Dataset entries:

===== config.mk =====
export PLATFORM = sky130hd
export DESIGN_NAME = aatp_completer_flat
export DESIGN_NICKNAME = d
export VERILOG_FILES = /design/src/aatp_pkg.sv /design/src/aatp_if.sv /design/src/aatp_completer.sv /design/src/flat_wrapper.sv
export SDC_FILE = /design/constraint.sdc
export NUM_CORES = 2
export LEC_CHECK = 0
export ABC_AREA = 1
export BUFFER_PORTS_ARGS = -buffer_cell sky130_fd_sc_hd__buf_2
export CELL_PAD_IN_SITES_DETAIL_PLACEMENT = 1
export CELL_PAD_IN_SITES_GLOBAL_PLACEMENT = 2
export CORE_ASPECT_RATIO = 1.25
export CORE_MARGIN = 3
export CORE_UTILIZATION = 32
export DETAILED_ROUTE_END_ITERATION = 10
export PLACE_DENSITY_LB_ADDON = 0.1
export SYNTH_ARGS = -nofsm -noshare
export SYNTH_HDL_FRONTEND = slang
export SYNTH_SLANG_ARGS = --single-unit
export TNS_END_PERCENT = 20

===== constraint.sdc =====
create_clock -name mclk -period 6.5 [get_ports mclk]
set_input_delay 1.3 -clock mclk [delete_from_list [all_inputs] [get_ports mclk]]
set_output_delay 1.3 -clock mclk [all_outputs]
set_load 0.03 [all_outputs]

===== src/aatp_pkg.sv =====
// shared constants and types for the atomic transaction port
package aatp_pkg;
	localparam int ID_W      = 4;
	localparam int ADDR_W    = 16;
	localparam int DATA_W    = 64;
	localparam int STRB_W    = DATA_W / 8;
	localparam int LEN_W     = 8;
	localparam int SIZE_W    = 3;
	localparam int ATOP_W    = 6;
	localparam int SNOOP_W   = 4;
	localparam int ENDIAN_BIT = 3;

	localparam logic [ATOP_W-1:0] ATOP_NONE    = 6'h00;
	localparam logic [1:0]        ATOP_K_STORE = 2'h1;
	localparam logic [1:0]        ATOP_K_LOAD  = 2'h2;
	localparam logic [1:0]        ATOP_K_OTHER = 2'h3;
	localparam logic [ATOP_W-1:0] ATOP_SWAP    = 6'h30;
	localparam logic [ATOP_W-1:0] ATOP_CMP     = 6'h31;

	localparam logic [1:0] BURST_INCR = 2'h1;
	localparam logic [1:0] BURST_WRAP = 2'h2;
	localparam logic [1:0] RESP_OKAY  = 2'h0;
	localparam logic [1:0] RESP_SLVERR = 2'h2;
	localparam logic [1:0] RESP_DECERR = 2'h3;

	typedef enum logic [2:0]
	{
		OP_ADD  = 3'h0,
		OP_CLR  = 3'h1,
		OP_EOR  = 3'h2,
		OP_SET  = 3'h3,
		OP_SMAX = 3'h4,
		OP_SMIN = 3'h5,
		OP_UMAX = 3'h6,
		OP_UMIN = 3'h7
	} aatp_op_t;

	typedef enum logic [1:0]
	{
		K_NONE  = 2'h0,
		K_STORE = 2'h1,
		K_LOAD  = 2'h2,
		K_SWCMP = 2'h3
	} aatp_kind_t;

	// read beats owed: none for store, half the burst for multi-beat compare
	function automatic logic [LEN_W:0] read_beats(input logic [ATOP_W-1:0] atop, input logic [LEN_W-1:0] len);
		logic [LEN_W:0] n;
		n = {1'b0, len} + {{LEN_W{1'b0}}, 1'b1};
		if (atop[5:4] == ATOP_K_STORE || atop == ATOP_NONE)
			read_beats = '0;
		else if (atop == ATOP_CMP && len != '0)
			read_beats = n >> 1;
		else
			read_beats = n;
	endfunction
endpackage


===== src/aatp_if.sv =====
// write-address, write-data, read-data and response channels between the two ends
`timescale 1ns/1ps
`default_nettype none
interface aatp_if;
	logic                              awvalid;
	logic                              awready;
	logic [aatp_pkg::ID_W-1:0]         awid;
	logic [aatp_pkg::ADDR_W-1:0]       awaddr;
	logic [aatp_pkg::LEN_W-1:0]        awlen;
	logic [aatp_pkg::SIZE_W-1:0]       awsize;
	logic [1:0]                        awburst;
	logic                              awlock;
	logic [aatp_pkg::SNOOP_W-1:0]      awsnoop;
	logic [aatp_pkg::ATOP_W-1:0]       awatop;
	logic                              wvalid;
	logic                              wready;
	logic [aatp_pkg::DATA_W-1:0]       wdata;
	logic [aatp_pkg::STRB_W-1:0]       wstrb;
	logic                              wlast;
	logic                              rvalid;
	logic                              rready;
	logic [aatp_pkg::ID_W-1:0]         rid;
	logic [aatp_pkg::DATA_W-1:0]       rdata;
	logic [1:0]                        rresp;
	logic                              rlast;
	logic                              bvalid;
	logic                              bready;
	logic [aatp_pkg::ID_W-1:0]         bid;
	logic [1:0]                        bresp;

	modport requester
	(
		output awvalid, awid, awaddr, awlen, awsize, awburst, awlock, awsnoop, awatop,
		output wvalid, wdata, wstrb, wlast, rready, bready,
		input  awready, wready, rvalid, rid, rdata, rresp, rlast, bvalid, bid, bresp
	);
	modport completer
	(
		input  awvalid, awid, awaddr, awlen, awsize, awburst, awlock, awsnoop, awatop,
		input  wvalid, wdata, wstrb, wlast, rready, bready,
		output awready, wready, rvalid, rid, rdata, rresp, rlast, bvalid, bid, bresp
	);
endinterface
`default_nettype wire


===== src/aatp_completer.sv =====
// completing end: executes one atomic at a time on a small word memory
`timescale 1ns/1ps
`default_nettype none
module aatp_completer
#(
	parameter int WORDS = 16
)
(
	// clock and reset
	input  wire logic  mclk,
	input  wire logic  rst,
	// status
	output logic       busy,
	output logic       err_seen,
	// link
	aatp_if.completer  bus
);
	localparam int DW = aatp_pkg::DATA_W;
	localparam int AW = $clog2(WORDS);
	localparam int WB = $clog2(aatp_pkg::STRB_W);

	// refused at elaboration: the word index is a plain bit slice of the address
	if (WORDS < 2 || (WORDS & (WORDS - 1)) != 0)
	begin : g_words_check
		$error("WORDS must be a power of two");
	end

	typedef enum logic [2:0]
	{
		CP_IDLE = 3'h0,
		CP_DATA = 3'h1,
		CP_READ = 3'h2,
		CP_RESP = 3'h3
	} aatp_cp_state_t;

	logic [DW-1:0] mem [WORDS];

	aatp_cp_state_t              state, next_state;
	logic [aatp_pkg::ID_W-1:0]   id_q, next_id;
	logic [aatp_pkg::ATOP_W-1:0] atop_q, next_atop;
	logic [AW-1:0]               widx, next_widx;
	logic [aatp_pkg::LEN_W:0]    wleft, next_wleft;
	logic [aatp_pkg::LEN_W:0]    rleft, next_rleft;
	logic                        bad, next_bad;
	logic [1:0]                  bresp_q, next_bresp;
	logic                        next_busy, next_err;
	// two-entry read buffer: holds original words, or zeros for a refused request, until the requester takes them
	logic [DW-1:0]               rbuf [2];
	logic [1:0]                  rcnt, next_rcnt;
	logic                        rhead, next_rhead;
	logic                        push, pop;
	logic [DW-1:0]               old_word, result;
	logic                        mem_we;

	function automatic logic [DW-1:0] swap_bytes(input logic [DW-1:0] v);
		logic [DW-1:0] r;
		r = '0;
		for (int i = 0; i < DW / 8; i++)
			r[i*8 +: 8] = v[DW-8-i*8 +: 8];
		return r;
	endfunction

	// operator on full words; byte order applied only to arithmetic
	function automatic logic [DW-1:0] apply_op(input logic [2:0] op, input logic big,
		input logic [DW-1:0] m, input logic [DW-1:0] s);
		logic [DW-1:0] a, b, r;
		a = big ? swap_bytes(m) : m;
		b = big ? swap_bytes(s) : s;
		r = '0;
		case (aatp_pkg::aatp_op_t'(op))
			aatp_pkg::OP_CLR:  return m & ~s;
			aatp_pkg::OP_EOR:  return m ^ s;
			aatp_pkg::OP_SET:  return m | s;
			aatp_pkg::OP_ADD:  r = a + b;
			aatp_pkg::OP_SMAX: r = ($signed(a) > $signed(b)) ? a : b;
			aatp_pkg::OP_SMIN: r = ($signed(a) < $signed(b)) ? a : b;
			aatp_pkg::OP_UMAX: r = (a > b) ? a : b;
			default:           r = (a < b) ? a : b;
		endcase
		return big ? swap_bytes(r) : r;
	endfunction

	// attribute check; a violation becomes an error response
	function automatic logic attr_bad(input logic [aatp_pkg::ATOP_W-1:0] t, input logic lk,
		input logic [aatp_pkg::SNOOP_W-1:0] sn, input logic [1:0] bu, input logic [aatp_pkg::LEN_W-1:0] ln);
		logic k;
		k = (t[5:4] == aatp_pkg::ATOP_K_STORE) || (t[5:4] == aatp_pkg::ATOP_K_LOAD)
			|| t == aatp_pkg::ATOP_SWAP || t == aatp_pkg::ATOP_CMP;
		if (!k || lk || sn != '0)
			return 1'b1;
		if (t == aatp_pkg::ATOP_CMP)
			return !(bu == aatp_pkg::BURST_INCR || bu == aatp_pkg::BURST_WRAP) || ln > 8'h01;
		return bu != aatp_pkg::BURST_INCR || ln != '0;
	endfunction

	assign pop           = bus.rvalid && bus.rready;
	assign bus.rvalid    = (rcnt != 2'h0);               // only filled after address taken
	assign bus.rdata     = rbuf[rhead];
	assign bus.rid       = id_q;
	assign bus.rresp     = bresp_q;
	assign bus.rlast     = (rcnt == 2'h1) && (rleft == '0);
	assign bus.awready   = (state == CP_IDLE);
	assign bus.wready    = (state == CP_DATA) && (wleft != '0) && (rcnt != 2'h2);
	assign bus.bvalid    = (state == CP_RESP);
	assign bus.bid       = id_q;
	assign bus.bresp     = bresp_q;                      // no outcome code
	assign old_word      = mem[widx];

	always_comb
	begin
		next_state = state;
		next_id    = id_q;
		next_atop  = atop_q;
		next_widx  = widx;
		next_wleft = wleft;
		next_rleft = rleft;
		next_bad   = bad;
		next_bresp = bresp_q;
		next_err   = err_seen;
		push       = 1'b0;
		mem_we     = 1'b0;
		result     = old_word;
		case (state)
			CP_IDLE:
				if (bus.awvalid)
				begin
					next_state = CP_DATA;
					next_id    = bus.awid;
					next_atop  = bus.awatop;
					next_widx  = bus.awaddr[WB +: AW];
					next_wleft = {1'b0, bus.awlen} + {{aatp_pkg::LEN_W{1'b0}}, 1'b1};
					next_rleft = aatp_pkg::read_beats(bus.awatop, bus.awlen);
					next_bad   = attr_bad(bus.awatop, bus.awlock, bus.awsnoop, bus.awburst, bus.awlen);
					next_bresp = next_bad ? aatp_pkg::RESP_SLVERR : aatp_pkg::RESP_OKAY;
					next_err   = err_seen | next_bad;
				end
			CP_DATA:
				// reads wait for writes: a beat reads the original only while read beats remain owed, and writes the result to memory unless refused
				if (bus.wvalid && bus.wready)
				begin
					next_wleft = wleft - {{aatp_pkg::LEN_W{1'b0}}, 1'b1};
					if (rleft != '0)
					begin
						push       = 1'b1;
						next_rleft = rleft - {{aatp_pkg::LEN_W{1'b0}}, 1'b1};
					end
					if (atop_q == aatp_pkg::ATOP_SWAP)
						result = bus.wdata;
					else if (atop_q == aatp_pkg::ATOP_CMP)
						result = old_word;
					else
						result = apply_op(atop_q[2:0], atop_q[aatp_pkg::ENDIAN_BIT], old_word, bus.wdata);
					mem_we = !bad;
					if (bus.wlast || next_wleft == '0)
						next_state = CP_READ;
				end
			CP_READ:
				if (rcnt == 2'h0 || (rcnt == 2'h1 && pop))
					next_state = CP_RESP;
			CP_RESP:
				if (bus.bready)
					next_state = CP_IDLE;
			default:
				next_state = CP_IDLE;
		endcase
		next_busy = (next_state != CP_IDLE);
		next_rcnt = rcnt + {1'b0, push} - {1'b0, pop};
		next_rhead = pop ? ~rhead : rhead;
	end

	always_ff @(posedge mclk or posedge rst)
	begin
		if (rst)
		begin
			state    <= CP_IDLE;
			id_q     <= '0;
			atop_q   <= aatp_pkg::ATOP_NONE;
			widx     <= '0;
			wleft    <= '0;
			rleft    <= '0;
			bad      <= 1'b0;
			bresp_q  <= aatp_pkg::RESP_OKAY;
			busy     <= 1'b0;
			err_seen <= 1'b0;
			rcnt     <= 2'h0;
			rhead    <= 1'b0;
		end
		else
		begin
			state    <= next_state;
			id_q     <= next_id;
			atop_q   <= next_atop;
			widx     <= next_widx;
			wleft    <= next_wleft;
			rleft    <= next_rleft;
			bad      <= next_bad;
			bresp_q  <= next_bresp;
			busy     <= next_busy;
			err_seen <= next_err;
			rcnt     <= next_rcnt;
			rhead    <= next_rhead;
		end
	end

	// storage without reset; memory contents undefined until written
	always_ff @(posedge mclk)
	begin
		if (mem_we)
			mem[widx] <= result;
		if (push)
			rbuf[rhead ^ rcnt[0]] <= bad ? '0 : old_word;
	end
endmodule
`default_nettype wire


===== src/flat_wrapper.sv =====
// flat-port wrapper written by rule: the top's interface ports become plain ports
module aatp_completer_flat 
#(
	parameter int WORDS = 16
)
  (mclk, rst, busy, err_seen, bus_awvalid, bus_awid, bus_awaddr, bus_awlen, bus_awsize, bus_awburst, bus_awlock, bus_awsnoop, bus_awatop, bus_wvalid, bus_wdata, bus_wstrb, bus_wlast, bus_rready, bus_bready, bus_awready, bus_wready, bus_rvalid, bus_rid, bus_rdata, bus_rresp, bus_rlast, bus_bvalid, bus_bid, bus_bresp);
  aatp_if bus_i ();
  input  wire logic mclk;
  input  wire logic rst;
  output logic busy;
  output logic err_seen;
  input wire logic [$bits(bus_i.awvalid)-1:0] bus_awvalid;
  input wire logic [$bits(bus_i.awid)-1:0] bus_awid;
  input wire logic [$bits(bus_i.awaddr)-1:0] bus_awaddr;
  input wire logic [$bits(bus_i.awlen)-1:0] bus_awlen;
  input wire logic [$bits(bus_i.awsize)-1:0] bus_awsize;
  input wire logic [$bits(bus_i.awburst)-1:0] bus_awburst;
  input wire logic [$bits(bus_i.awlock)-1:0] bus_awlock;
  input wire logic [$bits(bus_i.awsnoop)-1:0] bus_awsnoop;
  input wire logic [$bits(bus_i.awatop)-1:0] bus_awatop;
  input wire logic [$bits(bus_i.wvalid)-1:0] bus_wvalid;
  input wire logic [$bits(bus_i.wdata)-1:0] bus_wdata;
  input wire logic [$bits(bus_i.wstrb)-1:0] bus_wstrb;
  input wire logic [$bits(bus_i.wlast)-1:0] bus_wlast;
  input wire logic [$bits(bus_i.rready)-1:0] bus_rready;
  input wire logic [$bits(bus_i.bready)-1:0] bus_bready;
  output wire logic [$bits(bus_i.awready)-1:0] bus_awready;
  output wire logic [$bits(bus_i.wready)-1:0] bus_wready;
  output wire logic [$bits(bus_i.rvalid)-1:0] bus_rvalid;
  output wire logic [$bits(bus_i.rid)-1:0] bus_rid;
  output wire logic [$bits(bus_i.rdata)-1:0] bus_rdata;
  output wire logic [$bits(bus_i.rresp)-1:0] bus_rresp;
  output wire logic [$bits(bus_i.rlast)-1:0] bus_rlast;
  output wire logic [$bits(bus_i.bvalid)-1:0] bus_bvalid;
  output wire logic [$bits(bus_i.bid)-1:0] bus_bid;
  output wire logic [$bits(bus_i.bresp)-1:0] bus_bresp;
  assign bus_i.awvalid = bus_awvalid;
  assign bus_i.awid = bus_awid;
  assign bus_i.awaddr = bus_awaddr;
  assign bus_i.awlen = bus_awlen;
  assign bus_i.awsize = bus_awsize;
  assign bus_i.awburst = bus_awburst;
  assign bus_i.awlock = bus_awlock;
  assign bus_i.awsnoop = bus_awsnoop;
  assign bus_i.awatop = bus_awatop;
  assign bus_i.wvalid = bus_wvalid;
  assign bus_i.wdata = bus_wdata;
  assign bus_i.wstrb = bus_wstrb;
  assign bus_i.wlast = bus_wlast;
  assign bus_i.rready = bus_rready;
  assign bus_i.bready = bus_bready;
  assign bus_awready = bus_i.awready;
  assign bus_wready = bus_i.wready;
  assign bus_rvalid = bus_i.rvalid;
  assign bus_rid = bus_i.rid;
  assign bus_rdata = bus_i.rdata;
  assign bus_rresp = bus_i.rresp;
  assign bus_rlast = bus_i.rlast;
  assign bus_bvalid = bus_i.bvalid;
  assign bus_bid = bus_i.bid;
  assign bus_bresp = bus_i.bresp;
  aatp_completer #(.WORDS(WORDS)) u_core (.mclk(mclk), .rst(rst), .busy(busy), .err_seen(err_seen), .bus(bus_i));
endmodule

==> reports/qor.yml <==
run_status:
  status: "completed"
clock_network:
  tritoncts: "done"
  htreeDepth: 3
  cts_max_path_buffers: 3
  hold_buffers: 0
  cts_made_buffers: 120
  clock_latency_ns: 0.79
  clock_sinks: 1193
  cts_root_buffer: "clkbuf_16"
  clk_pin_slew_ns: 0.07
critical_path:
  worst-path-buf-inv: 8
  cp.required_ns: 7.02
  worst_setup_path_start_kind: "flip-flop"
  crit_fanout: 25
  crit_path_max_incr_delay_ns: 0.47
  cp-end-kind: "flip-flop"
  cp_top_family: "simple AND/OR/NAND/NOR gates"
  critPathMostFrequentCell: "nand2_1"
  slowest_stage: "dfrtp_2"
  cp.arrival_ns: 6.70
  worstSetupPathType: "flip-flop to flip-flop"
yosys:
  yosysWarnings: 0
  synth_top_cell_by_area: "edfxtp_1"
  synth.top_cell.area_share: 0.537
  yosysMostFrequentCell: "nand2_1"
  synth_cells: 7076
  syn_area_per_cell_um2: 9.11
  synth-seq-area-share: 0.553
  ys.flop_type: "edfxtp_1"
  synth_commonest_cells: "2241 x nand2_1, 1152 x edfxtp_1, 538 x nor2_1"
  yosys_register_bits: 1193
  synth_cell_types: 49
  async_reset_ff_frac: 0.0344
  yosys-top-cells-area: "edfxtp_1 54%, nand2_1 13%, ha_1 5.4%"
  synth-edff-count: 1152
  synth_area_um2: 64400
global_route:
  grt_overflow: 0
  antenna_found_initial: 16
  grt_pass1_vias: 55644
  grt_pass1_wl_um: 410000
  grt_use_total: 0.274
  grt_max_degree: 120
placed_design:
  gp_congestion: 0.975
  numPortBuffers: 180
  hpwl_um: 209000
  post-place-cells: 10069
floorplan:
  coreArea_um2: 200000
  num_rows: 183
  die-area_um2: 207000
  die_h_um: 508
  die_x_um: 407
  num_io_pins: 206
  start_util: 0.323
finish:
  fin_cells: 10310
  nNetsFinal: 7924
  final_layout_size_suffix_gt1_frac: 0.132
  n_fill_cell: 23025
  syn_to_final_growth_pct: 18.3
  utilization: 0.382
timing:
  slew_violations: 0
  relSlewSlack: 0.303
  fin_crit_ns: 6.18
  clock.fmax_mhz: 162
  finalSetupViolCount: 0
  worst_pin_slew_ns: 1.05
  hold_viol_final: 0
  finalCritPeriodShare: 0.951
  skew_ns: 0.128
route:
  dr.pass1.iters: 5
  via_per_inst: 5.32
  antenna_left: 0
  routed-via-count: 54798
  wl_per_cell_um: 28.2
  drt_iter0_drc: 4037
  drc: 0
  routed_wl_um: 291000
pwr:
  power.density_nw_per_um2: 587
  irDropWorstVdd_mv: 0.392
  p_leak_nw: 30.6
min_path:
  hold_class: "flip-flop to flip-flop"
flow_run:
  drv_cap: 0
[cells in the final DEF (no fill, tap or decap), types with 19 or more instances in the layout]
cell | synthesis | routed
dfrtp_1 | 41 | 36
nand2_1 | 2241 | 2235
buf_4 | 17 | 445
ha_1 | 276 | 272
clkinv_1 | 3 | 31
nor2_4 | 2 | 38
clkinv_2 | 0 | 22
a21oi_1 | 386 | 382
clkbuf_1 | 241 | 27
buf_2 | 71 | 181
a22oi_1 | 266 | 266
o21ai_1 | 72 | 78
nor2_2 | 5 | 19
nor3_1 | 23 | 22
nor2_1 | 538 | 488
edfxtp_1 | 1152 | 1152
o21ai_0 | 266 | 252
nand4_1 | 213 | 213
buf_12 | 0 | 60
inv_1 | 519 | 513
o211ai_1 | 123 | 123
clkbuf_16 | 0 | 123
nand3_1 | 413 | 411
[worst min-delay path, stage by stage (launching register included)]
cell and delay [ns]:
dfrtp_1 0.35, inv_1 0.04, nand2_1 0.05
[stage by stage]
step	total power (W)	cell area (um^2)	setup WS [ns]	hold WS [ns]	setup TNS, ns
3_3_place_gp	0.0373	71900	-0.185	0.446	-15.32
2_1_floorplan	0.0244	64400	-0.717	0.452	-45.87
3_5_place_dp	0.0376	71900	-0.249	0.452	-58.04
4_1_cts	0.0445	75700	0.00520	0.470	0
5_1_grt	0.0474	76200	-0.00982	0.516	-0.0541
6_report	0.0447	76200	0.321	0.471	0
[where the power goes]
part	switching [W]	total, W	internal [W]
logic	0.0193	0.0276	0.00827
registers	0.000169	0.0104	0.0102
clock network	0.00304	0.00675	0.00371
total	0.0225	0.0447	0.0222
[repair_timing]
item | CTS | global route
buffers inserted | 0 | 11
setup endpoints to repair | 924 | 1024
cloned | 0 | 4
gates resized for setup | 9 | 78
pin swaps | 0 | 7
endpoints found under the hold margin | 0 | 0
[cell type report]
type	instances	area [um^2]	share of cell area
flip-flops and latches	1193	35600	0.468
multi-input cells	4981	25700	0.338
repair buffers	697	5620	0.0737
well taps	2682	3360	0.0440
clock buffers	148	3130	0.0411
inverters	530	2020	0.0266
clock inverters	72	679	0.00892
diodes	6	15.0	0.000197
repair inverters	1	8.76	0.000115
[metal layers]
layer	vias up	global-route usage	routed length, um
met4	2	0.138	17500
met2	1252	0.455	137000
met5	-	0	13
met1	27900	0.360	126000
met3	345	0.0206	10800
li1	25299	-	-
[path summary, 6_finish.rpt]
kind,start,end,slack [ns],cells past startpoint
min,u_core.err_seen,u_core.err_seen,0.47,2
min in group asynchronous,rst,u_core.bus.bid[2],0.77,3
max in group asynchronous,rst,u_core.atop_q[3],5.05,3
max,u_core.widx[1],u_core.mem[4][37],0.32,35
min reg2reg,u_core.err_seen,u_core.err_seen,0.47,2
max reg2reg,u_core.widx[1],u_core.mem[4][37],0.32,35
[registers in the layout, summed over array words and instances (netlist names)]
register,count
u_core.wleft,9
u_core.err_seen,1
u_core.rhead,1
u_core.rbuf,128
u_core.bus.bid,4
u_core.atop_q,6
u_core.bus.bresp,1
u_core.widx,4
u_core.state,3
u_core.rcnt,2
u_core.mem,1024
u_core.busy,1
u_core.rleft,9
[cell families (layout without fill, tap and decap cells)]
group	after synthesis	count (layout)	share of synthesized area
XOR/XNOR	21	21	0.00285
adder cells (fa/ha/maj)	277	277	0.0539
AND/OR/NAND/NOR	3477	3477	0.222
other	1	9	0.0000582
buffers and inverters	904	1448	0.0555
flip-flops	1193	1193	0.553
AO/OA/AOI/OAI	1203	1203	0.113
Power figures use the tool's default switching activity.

Work item: All that is needed is the exact run of lines above from the line containing "setup endpoints to repair | 924 | 1024" through the line containing "u_core.wleft,9", both of them included.

Answer section:
setup endpoints to repair | 924 | 1024
cloned | 0 | 4
gates resized for setup | 9 | 78
pin swaps | 0 | 7
endpoints found under the hold margin | 0 | 0
[cell type report]
type	instances	area [um^2]	share of cell area
flip-flops and latches	1193	35600	0.468
multi-input cells	4981	25700	0.338
repair buffers	697	5620	0.0737
well taps	2682	3360	0.0440
clock buffers	148	3130	0.0411
inverters	530	2020	0.0266
clock inverters	72	679	0.00892
diodes	6	15.0	0.000197
repair inverters	1	8.76	0.000115
[metal layers]
layer	vias up	global-route usage	routed length, um
met4	2	0.138	17500
met2	1252	0.455	137000
met5	-	0	13
met1	27900	0.360	126000
met3	345	0.0206	10800
li1	25299	-	-
[path summary, 6_finish.rpt]
kind,start,end,slack [ns],cells past startpoint
min,u_core.err_seen,u_core.err_seen,0.47,2
min in group asynchronous,rst,u_core.bus.bid[2],0.77,3
max in group asynchronous,rst,u_core.atop_q[3],5.05,3
max,u_core.widx[1],u_core.mem[4][37],0.32,35
min reg2reg,u_core.err_seen,u_core.err_seen,0.47,2
max reg2reg,u_core.widx[1],u_core.mem[4][37],0.32,35
[registers in the layout, summed over array words and instances (netlist names)]
register,count
u_core.wleft,9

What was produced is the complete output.